Exercise: Within the records below, reproduce without change the lines from the line that has "o21ai | 782 | 15" through the line that has "a221oi | 256 | 8.5", and only those.

Data for this task:
────────────────────────────────────────

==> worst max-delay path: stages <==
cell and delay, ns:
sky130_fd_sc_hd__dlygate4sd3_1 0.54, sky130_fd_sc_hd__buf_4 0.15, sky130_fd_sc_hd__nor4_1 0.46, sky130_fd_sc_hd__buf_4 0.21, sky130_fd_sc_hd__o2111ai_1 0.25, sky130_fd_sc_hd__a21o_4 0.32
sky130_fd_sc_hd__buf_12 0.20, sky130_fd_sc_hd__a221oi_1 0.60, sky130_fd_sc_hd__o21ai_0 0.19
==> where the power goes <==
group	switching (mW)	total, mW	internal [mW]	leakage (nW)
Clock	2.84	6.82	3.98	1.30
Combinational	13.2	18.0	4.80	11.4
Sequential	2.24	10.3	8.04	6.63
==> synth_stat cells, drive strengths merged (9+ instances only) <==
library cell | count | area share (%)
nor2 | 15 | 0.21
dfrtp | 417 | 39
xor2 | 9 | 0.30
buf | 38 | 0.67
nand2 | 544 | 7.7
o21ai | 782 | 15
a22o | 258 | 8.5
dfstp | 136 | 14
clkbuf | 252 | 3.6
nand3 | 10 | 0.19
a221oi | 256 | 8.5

────────────────────────────────────────

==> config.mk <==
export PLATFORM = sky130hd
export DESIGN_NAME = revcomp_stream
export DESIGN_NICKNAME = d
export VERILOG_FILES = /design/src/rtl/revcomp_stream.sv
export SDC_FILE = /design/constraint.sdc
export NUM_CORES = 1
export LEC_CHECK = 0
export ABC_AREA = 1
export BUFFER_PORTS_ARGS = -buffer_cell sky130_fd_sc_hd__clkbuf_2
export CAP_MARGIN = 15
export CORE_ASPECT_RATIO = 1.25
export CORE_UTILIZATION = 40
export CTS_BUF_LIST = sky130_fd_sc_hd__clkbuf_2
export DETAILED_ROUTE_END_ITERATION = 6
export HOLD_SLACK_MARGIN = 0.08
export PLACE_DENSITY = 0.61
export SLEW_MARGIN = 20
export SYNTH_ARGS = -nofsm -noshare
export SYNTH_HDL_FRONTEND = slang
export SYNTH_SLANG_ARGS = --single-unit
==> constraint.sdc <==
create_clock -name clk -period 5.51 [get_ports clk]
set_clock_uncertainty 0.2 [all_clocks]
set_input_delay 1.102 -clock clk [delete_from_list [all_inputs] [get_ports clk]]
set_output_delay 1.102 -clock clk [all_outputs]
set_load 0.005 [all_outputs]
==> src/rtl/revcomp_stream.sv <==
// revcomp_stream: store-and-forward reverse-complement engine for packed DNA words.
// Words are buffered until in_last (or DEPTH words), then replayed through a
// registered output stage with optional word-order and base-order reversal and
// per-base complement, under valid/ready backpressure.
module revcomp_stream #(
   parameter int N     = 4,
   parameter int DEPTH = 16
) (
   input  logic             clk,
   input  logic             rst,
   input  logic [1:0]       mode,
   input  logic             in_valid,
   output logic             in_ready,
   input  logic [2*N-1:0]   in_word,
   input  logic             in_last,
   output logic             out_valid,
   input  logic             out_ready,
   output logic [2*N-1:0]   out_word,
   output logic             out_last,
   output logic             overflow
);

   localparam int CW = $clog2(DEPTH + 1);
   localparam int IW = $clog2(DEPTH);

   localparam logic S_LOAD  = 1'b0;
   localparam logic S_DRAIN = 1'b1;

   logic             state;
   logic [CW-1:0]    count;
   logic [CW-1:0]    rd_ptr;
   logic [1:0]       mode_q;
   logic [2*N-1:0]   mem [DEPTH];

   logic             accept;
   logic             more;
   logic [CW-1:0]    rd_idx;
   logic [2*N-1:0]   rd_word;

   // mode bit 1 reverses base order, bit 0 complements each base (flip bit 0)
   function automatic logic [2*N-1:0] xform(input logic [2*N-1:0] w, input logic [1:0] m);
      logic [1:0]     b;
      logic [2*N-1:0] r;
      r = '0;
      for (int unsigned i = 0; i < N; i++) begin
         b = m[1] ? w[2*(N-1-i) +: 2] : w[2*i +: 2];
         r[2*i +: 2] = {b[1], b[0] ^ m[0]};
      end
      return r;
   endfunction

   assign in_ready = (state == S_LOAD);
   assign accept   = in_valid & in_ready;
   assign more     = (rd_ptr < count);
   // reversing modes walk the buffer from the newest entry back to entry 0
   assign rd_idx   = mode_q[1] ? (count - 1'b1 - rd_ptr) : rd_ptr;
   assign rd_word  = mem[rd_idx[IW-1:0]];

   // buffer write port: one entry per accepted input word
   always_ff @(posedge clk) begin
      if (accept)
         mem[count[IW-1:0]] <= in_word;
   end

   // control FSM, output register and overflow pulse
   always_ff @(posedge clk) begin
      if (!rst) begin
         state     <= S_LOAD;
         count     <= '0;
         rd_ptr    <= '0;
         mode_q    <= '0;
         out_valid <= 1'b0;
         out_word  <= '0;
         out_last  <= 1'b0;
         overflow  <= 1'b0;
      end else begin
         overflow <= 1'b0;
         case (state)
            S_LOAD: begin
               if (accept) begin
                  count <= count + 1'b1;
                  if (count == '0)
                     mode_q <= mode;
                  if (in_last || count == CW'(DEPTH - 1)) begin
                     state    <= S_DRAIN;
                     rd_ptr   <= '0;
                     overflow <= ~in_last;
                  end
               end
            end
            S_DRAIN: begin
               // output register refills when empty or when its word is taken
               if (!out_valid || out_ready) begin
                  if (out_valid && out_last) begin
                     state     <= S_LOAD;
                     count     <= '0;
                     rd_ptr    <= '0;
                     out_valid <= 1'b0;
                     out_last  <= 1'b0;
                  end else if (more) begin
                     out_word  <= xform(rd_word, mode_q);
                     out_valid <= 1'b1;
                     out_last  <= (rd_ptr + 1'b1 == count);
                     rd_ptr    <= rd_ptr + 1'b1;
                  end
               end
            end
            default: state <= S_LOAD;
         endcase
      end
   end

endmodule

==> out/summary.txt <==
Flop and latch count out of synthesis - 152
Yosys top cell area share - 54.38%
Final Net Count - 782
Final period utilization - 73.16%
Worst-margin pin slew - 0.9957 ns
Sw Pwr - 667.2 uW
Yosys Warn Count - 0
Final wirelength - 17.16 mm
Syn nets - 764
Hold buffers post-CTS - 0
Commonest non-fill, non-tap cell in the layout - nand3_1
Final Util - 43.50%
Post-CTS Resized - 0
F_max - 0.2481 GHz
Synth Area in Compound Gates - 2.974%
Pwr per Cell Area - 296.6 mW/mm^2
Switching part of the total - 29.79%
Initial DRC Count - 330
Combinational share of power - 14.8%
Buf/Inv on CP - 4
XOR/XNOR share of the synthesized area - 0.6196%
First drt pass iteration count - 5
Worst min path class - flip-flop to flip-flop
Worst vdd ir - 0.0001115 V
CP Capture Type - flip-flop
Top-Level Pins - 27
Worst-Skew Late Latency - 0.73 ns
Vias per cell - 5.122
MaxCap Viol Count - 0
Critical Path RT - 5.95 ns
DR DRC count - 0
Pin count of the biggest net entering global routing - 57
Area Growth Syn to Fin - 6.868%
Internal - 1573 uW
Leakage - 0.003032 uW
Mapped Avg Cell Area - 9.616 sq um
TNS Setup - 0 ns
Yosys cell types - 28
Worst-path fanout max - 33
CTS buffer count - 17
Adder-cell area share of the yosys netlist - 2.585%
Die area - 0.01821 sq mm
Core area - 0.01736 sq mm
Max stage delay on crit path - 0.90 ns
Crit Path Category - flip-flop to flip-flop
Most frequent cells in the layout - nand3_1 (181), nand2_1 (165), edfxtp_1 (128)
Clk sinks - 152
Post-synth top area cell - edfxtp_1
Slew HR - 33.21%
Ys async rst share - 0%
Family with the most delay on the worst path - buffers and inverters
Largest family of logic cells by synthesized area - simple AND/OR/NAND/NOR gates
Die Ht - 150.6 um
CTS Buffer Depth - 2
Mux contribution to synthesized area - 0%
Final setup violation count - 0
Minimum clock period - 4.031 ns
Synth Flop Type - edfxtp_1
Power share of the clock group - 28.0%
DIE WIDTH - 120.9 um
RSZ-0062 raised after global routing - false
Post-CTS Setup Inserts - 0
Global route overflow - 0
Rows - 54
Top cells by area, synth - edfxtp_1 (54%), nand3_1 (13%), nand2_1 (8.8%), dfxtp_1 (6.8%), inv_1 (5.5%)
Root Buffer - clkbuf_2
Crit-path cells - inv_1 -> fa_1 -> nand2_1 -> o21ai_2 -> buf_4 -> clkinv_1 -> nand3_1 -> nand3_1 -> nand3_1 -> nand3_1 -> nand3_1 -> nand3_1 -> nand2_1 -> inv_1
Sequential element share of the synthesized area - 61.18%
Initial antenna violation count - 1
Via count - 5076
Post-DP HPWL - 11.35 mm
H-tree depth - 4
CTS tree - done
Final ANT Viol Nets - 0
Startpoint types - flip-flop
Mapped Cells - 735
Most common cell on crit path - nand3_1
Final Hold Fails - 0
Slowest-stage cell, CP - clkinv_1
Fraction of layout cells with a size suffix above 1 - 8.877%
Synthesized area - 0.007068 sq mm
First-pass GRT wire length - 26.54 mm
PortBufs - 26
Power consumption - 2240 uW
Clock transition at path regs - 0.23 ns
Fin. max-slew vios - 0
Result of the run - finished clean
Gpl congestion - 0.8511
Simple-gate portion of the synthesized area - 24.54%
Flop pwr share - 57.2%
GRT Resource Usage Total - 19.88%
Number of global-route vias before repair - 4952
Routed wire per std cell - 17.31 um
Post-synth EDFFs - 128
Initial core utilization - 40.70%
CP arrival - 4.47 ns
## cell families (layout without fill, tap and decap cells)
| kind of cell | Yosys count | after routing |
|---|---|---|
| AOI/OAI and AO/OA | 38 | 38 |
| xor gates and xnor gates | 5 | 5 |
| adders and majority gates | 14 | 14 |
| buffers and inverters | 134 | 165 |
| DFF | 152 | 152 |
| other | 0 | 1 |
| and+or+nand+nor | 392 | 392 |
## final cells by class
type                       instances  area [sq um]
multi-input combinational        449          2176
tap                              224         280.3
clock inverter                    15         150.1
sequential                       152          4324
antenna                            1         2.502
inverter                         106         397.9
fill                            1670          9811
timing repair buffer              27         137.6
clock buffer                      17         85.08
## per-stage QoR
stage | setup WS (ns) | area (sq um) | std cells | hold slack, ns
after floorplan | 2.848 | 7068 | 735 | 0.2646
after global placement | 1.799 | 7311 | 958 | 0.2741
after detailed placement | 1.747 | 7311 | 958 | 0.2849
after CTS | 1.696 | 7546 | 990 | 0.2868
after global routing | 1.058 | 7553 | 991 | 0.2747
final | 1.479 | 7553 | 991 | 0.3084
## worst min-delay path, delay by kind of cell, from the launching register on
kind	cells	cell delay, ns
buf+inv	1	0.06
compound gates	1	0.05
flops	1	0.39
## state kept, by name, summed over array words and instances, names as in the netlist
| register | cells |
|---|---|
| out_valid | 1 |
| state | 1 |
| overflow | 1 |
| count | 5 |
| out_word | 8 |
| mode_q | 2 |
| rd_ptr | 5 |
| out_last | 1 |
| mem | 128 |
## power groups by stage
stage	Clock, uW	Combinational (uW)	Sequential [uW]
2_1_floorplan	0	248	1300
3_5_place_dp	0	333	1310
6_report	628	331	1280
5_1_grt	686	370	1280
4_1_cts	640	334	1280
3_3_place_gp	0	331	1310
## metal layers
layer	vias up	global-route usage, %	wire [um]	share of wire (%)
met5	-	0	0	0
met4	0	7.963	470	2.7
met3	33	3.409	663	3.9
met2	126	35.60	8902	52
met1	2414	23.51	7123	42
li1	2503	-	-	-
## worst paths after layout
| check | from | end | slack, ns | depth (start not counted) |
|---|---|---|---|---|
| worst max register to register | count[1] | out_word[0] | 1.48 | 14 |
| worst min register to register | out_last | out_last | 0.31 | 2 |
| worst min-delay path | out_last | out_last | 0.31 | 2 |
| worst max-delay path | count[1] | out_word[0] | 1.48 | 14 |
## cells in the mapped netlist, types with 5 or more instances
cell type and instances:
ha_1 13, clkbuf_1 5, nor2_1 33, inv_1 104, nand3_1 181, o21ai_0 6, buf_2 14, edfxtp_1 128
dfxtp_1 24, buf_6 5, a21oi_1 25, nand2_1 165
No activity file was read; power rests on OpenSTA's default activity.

────────────────────────────────────────

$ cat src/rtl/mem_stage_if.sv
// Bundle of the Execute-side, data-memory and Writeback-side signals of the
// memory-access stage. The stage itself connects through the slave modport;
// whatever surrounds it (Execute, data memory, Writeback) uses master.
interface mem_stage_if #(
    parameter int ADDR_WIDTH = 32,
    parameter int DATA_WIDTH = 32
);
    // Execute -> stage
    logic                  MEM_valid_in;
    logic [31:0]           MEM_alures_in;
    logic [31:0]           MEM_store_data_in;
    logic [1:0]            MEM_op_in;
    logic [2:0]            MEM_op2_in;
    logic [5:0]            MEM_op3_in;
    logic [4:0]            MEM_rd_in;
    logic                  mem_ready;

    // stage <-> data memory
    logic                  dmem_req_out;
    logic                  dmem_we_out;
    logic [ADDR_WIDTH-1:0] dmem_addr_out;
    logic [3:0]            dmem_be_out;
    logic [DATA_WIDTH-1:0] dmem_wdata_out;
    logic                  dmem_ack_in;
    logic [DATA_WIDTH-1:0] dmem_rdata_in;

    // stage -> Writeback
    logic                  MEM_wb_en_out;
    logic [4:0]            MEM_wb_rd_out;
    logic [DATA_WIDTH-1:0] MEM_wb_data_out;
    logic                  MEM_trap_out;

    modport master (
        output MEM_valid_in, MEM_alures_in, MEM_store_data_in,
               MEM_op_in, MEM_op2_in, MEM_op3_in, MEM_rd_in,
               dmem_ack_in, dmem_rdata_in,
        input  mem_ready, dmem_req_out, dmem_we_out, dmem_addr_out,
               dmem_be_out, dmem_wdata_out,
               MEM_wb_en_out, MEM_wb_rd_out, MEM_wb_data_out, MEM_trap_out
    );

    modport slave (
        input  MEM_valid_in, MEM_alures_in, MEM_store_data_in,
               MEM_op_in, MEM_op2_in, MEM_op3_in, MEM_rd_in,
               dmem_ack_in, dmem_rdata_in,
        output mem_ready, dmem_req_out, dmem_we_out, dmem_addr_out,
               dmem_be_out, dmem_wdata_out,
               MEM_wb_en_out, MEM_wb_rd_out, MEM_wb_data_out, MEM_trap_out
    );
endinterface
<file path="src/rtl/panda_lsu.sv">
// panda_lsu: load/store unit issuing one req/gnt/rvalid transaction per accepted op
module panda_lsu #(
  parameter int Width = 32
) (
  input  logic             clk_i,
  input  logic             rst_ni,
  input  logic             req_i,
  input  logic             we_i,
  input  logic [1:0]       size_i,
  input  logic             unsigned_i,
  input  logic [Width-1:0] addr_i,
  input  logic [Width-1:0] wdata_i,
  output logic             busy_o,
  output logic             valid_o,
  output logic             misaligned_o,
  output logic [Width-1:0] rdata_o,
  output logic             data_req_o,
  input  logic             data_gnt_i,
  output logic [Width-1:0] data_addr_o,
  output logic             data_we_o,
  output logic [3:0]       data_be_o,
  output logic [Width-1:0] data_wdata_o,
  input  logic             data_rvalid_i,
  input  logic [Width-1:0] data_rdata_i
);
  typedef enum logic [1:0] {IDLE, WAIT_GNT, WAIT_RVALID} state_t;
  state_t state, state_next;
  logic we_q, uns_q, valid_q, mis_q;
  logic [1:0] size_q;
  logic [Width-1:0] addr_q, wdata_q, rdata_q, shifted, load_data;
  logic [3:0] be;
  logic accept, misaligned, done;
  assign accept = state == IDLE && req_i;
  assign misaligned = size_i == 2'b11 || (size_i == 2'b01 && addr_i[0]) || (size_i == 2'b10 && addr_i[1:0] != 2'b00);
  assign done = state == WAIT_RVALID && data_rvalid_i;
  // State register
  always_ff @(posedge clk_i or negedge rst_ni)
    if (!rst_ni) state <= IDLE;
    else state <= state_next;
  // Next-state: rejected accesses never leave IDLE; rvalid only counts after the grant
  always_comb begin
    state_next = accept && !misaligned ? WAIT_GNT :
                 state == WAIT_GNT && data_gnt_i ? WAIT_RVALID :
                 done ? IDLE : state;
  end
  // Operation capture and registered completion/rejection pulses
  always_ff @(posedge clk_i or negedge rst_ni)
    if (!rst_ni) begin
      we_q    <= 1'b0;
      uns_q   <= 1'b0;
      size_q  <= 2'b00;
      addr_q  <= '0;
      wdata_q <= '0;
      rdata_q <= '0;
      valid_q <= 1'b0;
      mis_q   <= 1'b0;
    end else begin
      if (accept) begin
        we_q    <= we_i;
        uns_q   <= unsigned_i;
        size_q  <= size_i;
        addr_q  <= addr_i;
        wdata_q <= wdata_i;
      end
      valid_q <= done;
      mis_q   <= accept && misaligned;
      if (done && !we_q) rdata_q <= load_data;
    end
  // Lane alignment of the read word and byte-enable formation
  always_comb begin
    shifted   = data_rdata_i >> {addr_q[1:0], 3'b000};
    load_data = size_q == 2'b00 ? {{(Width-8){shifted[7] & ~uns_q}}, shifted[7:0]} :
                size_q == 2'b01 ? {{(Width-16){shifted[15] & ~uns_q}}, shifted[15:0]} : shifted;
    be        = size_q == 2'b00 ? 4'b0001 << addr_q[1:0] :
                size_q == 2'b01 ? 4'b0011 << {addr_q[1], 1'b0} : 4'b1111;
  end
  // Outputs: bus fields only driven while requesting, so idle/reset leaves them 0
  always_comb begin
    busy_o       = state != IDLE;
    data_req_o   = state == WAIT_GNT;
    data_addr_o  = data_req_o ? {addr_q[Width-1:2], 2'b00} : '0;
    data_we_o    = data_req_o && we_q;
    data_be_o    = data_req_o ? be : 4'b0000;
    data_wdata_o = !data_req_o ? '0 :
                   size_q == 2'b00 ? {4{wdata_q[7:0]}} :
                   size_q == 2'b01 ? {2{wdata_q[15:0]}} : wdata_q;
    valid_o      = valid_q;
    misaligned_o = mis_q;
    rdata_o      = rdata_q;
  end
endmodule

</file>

────────────────────────────────────────

Answer to this problem:
o21ai | 782 | 15
a22o | 258 | 8.5
dfstp | 136 | 14
clkbuf | 252 | 3.6
nand3 | 10 | 0.19
a221oi | 256 | 8.5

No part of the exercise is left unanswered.